Saved entries:
--- src/hdl/qei_pkg.sv ---
// Package for the quadrature encoder interface: register map, fields, resets.
// Assumes a 32-bit APB bus with word-aligned registers.
package qei_pkg;
  // Byte offsets of the registers (printed offsets are all even multiples)
  localparam logic [7:0] OFS_CONTROL = 8'h00;
  localparam logic [7:0] OFS_FILTER  = 8'h04;
  localparam logic [7:0] OFS_POSITION_COUNT  = 8'h08;
  localparam logic [7:0] OFS_MAXIMUM_COUNT_LIMIT  = 8'h0C;
  localparam logic [7:0] OFS_STATUS  = 8'h10;
  // Control register fields
  localparam int CTL_ERR     = 15;
  localparam int CTL_IDLE    = 13;
  localparam int CTL_INDEX   = 12;
  localparam int CTL_DIR     = 11;
  localparam int CTL_MODE_LO = 8;
  localparam int CTL_DIROE   = 6;
  localparam int CTL_INDEX_RESET_ENABLE  = 2;
  localparam int CTL_DIRSRC  = 0;
  // Filter register fields
  localparam int FLT_COUNT_ERROR_IRQ_DISABLE    = 8;
  localparam int FLT_OUTEN   = 7;
  localparam int FLT_DIV_LO  = 4;
  // Reset values
  localparam logic [15:0] RST_CONTROL = 16'h0000;
  localparam logic [15:0] RST_FILTER  = 16'h0000;
  localparam logic [15:0] RST_POSITION_COUNT  = 16'h0000;
  localparam logic [15:0] RST_MAXIMUM_COUNT_LIMIT  = 16'hFFFF;
  // Number of encoder inputs filtered (bits of enc_t)
  localparam int FILTER_TAPS = 3;
  // Mode codes
  typedef enum logic [2:0] {
    MODE_OFF   = 3'h0,
    MODE_TIMER = 3'h1,
    MODE_X2IDX = 3'h4,
    MODE_X2MAX = 3'h5,
    MODE_X4IDX = 3'h6,
    MODE_X4MAX = 3'h7
  } mode_t;
  // Synchronised encoder inputs travel together
  typedef struct packed {
    logic index;
    logic phase_b;
    logic phase_a;
  } enc_t;
endpackage

--- src/hdl/qei_core.sv ---
// Quadrature encoder interface with position counter, filters and timer mode.
// Assumes encoder pins are asynchronous; sleep and idle come from the core.
//
// The APB register port and the placing of the registers were left to the implementer.
module qei_core
  import qei_pkg::*;
#(
  parameter int DIV_W = 3
)(
  input  wire logic        pclk,
  input  wire logic        presetn,
  input  wire logic        psel,
  input  wire logic        penable,
  input  wire logic        pwrite,
  input  wire logic [7:0]  paddr,
  input  wire logic [31:0] pwdata,
  output logic      [31:0] prdata,
  output logic             pready,
  output logic             pslverr,
  input  wire logic        phase_a_input,
  input  wire logic        phase_b_input,
  input  wire logic        index_input,
  input  wire logic        cpu_sleep,
  input  wire logic        cpu_idle,
  output logic             count_direction_out,
  output logic             count_direction_oe_n,
  output logic             module_interrupt_flag
);
  logic [15:0] control_reg;
  logic [15:0] filter_reg;
  logic [15:0] position_count_reg;
  logic [15:0] maximum_count_reg;
  logic        count_error_flag_reg;
  logic        dir_reg;
  logic        irq_reg;
  enc_t        sync1_reg, sync2_reg, flt_reg, prev_reg;
  enc_t        hist0_reg, hist1_reg;
  logic [6:0]  div_cnt_reg;
  logic        flt_tick;
  enc_t        use_in;
  mode_t       mode;
  logic        run, x2, x4, idx_mode, max_mode, tmr_mode;
  logic        a_edge, b_edge, step, up, idx_evt;
  logic        wr, rd_ok;
  logic [15:0] pos_next;
  logic        wrap_evt, err_evt, period_evt;
  logic [16:0] max_p1;

  assign mode     = mode_t'(control_reg[CTL_MODE_LO +: 3]);
  assign x2       = (mode == MODE_X2IDX) || (mode == MODE_X2MAX);
  assign x4       = (mode == MODE_X4IDX) || (mode == MODE_X4MAX);
  assign idx_mode = (mode == MODE_X2IDX) || (mode == MODE_X4IDX);
  assign max_mode = (mode == MODE_X2MAX) || (mode == MODE_X4MAX);
  assign tmr_mode = (mode == MODE_TIMER);
  assign run = !cpu_sleep && !(cpu_idle && control_reg[CTL_IDLE]);

  always_ff @(posedge pclk or negedge presetn)
  begin
    if (!presetn)
    begin
      sync1_reg <= '0;
      sync2_reg <= '0;
    end
    else
    begin
      sync1_reg <= {index_input, phase_b_input, phase_a_input};
      sync2_reg <= sync1_reg;
    end
  end

  always_ff @(posedge pclk or negedge presetn)
  begin
    if (!presetn)
      div_cnt_reg <= '0;
    else if (run)
      div_cnt_reg <= div_cnt_reg + 7'h01;
  end
  always_comb
  begin
    flt_tick = 1'b1;
    for (int i = 0; i < 7; i++)
      if (i < int'(filter_reg[FLT_DIV_LO +: DIV_W]) && !div_cnt_reg[i])
        flt_tick = 1'b0;
  end

  // three equal samples before output changes
  always_ff @(posedge pclk or negedge presetn)
  begin
    if (!presetn)
    begin
      hist0_reg <= '0;
      hist1_reg <= '0;
      flt_reg   <= '0;
    end
    else if (run && flt_tick)
    begin
      hist0_reg <= sync2_reg;
      hist1_reg <= hist0_reg;
      for (int k = 0; k < FILTER_TAPS; k++)
        if (sync2_reg[k] == hist0_reg[k] && hist0_reg[k] == hist1_reg[k])
          flt_reg[k] <= sync2_reg[k];
    end
  end

  assign use_in = filter_reg[FLT_OUTEN] ? flt_reg : sync2_reg;

  always_ff @(posedge pclk or negedge presetn)
  begin
    if (!presetn)
      prev_reg <= '0;
    else if (run)
      prev_reg <= use_in;
  end

  assign a_edge  = use_in.phase_a ^ prev_reg.phase_a;
  assign b_edge  = use_in.phase_b ^ prev_reg.phase_b;
  assign idx_evt = use_in.index && !prev_reg.index;
  // step selection; timer clock is phase A rise
  assign step = run && ((x2 && a_edge) || (x4 && (a_edge || b_edge))
                || (tmr_mode && use_in.phase_a && !prev_reg.phase_a));
  // A leading B forward: A edge with A!=B, or B edge with A==B
  // timer direction from phase B pin or direction bit
  assign up = tmr_mode ? (control_reg[CTL_DIRSRC] ? use_in.phase_b : control_reg[CTL_DIR])
            : (a_edge ? (use_in.phase_a != use_in.phase_b)
                      : (use_in.phase_a == use_in.phase_b));
  assign max_p1 = {1'b0, maximum_count_reg} + 17'h00001;

  // Next position and events
  always_comb
  begin
    pos_next   = position_count_reg;
    wrap_evt   = 1'b0;
    err_evt    = 1'b0;
    period_evt = 1'b0;
    if (step)
    begin
      pos_next = up ? position_count_reg + 16'h0001 : position_count_reg - 16'h0001;
      if (max_mode || tmr_mode)
      begin
        if (up && position_count_reg == maximum_count_reg)
          pos_next = 16'h0000;
        else if (!up && position_count_reg == 16'h0000)
          pos_next = maximum_count_reg;
        wrap_evt = max_mode && ((up && position_count_reg == maximum_count_reg)
                   || (!up && position_count_reg == 16'h0000));
        period_evt = tmr_mode && (pos_next == maximum_count_reg);
      end
    end
    if (idx_mode && step)
      err_evt = (!up && pos_next == 16'hFFFF) || (up && {1'b0, pos_next} == max_p1);
    if (run && idx_mode && control_reg[CTL_INDEX_RESET_ENABLE] && idx_evt)
      pos_next = 16'h0000;
  end

  // Direction latch
  always_ff @(posedge pclk or negedge presetn)
  begin
    if (!presetn)
      dir_reg <= 1'b0;
    else if (step)
      dir_reg <= up;
  end

  assign wr    = psel && penable && pwrite;
  assign rd_ok = (paddr == OFS_CONTROL) || (paddr == OFS_FILTER) || (paddr == OFS_POSITION_COUNT)
                 || (paddr == OFS_MAXIMUM_COUNT_LIMIT) || (paddr == OFS_STATUS);

  // Configuration registers; idle bit resets to zero
  always_ff @(posedge pclk or negedge presetn)
  begin
    if (!presetn)
    begin
      control_reg       <= RST_CONTROL;
      filter_reg        <= RST_FILTER;
      maximum_count_reg <= RST_MAXIMUM_COUNT_LIMIT;
    end
    else if (wr)
    begin
      if (paddr == OFS_CONTROL)
        control_reg <= pwdata[15:0];
      if (paddr == OFS_FILTER)
        filter_reg <= pwdata[15:0];
      if (paddr == OFS_MAXIMUM_COUNT_LIMIT)
        maximum_count_reg <= pwdata[15:0];
    end
  end

  // counter only touched by steps, index resets or software, never by mode writes
  always_ff @(posedge pclk or negedge presetn)
  begin
    if (!presetn)
      position_count_reg <= RST_POSITION_COUNT;
    else if (wr && paddr == OFS_POSITION_COUNT)
      position_count_reg <= pwdata[15:0];
    else
      position_count_reg <= pos_next;
  end

  // error flag: set wins over software write
  always_ff @(posedge pclk or negedge presetn)
  begin
    if (!presetn)
      count_error_flag_reg <= 1'b0;
    else if (err_evt)
      count_error_flag_reg <= 1'b1;
    else if (wr && paddr == OFS_CONTROL)
      count_error_flag_reg <= pwdata[CTL_ERR];
  end

  // shared flag; index-mode wraps give none
  always_ff @(posedge pclk or negedge presetn)
  begin
    if (!presetn)
      irq_reg <= 1'b0;
    else if ((err_evt && !filter_reg[FLT_COUNT_ERROR_IRQ_DISABLE]) || wrap_evt || period_evt
             || (run && idx_mode && idx_evt))
      irq_reg <= 1'b1;
    else if (wr && paddr == OFS_STATUS && pwdata[0])
      irq_reg <= 1'b0;
  end

  // APB slave, zero wait states
  always_ff @(posedge pclk or negedge presetn)
  begin
    if (!presetn)
    begin
      prdata  <= '0;
      pready  <= 1'b0;
      pslverr <= 1'b0;
    end
    else
    begin
      pready  <= psel && !penable;
      pslverr <= psel && !penable && !rd_ok;
      prdata  <= '0;
      if (psel && !penable && !pwrite)
        case (paddr)
          OFS_CONTROL: prdata <= {16'h0000, count_error_flag_reg, control_reg[14:13],
                                  use_in.index, dir_reg, control_reg[10:0]};
          OFS_FILTER:  prdata <= {16'h0000, filter_reg};
          OFS_POSITION_COUNT:  prdata <= {16'h0000, position_count_reg};
          OFS_MAXIMUM_COUNT_LIMIT:  prdata <= {16'h0000, maximum_count_reg};
          OFS_STATUS:  prdata <= {31'h00000000, irq_reg};
          default:     prdata <= '0;
        endcase
    end
  end

  always_ff @(posedge pclk or negedge presetn)
  begin
    if (!presetn)
    begin
      count_direction_out   <= 1'b0;
      count_direction_oe_n  <= 1'b1;
      module_interrupt_flag <= 1'b0;
    end
    else
    begin
      count_direction_out   <= dir_reg;
      count_direction_oe_n  <= !control_reg[CTL_DIROE];
      module_interrupt_flag <= irq_reg;
    end
  end

  // error flag follows a count error
  a_err_sets_flag: assert property (@(posedge pclk) disable iff (!presetn)
    err_evt |=> count_error_flag_reg) else $error("error flag not set");
  a_err_mode_only: assert property (@(posedge pclk) disable iff (!presetn)
    err_evt |-> idx_mode) else $error("error outside index mode");
  a_sleep_halts: assert property (@(posedge pclk) disable iff (!presetn)
    cpu_sleep |-> !step) else $error("step during sleep");
  // interrupt reaches pin two cycles later
  a_irq_pin: assert property (@(posedge pclk) disable iff (!presetn)
    (wrap_evt || period_evt) |=> ##1 module_interrupt_flag) else $error("irq lost");
  a_max_wrap: assert property (@(posedge pclk) disable iff (!presetn)
    (step && max_mode && up && position_count_reg == maximum_count_reg && !wr && !idx_evt)
    |=> position_count_reg == 16'h0000) else $error("no wrap");
  a_dir_oe: assert property (@(posedge pclk) disable iff (!presetn)
    control_reg[CTL_DIROE] |=> !count_direction_oe_n) else $error("dir pin off");
  a_index_clear: assert property (@(posedge pclk) disable iff (!presetn)
    (run && idx_mode && control_reg[CTL_INDEX_RESET_ENABLE] && idx_evt && !wr)
    |=> position_count_reg == 16'h0000) else $error("index clear missing");
  a_step_one: assert property (@(posedge pclk) disable iff (!presetn)
    (step && x4 && !idx_evt && !wr && up && position_count_reg != 16'hFFFF && !max_mode)
    |=> position_count_reg == $past(position_count_reg) + 16'h0001) else $error("bad step");

  // filter output holds without three equal samples
  a_filter_hold: assert property (@(posedge pclk) disable iff (!presetn)
    !(run && flt_tick && sync2_reg.phase_a == hist0_reg.phase_a && hist0_reg.phase_a == hist1_reg.phase_a)
    |=> $stable(flt_reg.phase_a)) else $error("filter changed early");

  // x2 modes ignore phase B edges
  a_x2_b_ignored: assert property (@(posedge pclk) disable iff (!presetn)
    (x2 && b_edge && !a_edge) |-> !step)
    else $error("x2 stepped on phase B");

  // timer period match raises the flag
  a_period_irq: assert property (@(posedge pclk) disable iff (!presetn)
    period_evt |=> irq_reg)
    else $error("period match lost");

  a_count_error_irq_disable_mask: assert property (@(posedge pclk) disable iff (!presetn)
    (err_evt && filter_reg[FLT_COUNT_ERROR_IRQ_DISABLE] && !idx_evt && !irq_reg) |=> !irq_reg)
    else $error("masked error interrupted");

  a_index_irq: assert property (@(posedge pclk) disable iff (!presetn)
    (run && idx_mode && idx_evt) |=> irq_reg)
    else $error("index interrupt lost");

  // index modes give no wrap interrupt
  a_no_wrap_irq: assert property (@(posedge pclk) disable iff (!presetn)
    (step && idx_mode && !idx_evt && !err_evt && !irq_reg) |=> !irq_reg)
    else $error("wrap interrupt in index mode");

  // control writes leave the count alone
  a_mode_keeps_count: assert property (@(posedge pclk) disable iff (!presetn)
    (wr && paddr == OFS_CONTROL && !step && !idx_evt) |=> $stable(position_count_reg))
    else $error("mode write moved count");

  a_idle_halt: assert property (@(posedge pclk) disable iff (!presetn)
    (cpu_idle && control_reg[CTL_IDLE]) |-> !step)
    else $error("step during idle stop");

  a_filter_bypass: assert property (@(posedge pclk) disable iff (!presetn)
    (run && !filter_reg[FLT_OUTEN]) |=> prev_reg == $past(sync2_reg))
    else $error("filter used while off");

  a_irq_sticky: assert property (@(posedge pclk) disable iff (!presetn)
    (irq_reg && !(wr && paddr == OFS_STATUS && pwdata[0])) |=> irq_reg)
    else $error("flag dropped alone");

  // error flag holds until software writes
  a_err_sticky: assert property (@(posedge pclk) disable iff (!presetn)
    (count_error_flag_reg && !(wr && paddr == OFS_CONTROL)) |=> count_error_flag_reg)
    else $error("error flag dropped alone");
endmodule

Problem to solve: Please retype the data exactly as it stands, from its first line down to the line that contains "localparam logic [15:0] RST_FILTER", then stop.

Answer:
--- src/hdl/qei_pkg.sv ---
// Package for the quadrature encoder interface: register map, fields, resets.
// Assumes a 32-bit APB bus with word-aligned registers.
package qei_pkg;
  // Byte offsets of the registers (printed offsets are all even multiples)
  localparam logic [7:0] OFS_CONTROL = 8'h00;
  localparam logic [7:0] OFS_FILTER  = 8'h04;
  localparam logic [7:0] OFS_POSITION_COUNT  = 8'h08;
  localparam logic [7:0] OFS_MAXIMUM_COUNT_LIMIT  = 8'h0C;
  localparam logic [7:0] OFS_STATUS  = 8'h10;
  // Control register fields
  localparam int CTL_ERR     = 15;
  localparam int CTL_IDLE    = 13;
  localparam int CTL_INDEX   = 12;
  localparam int CTL_DIR     = 11;
  localparam int CTL_MODE_LO = 8;
  localparam int CTL_DIROE   = 6;
  localparam int CTL_INDEX_RESET_ENABLE  = 2;
  localparam int CTL_DIRSRC  = 0;
  // Filter register fields
  localparam int FLT_COUNT_ERROR_IRQ_DISABLE    = 8;
  localparam int FLT_OUTEN   = 7;
  localparam int FLT_DIV_LO  = 4;
  // Reset values
  localparam logic [15:0] RST_CONTROL = 16'h0000;
  localparam logic [15:0] RST_FILTER  = 16'h0000;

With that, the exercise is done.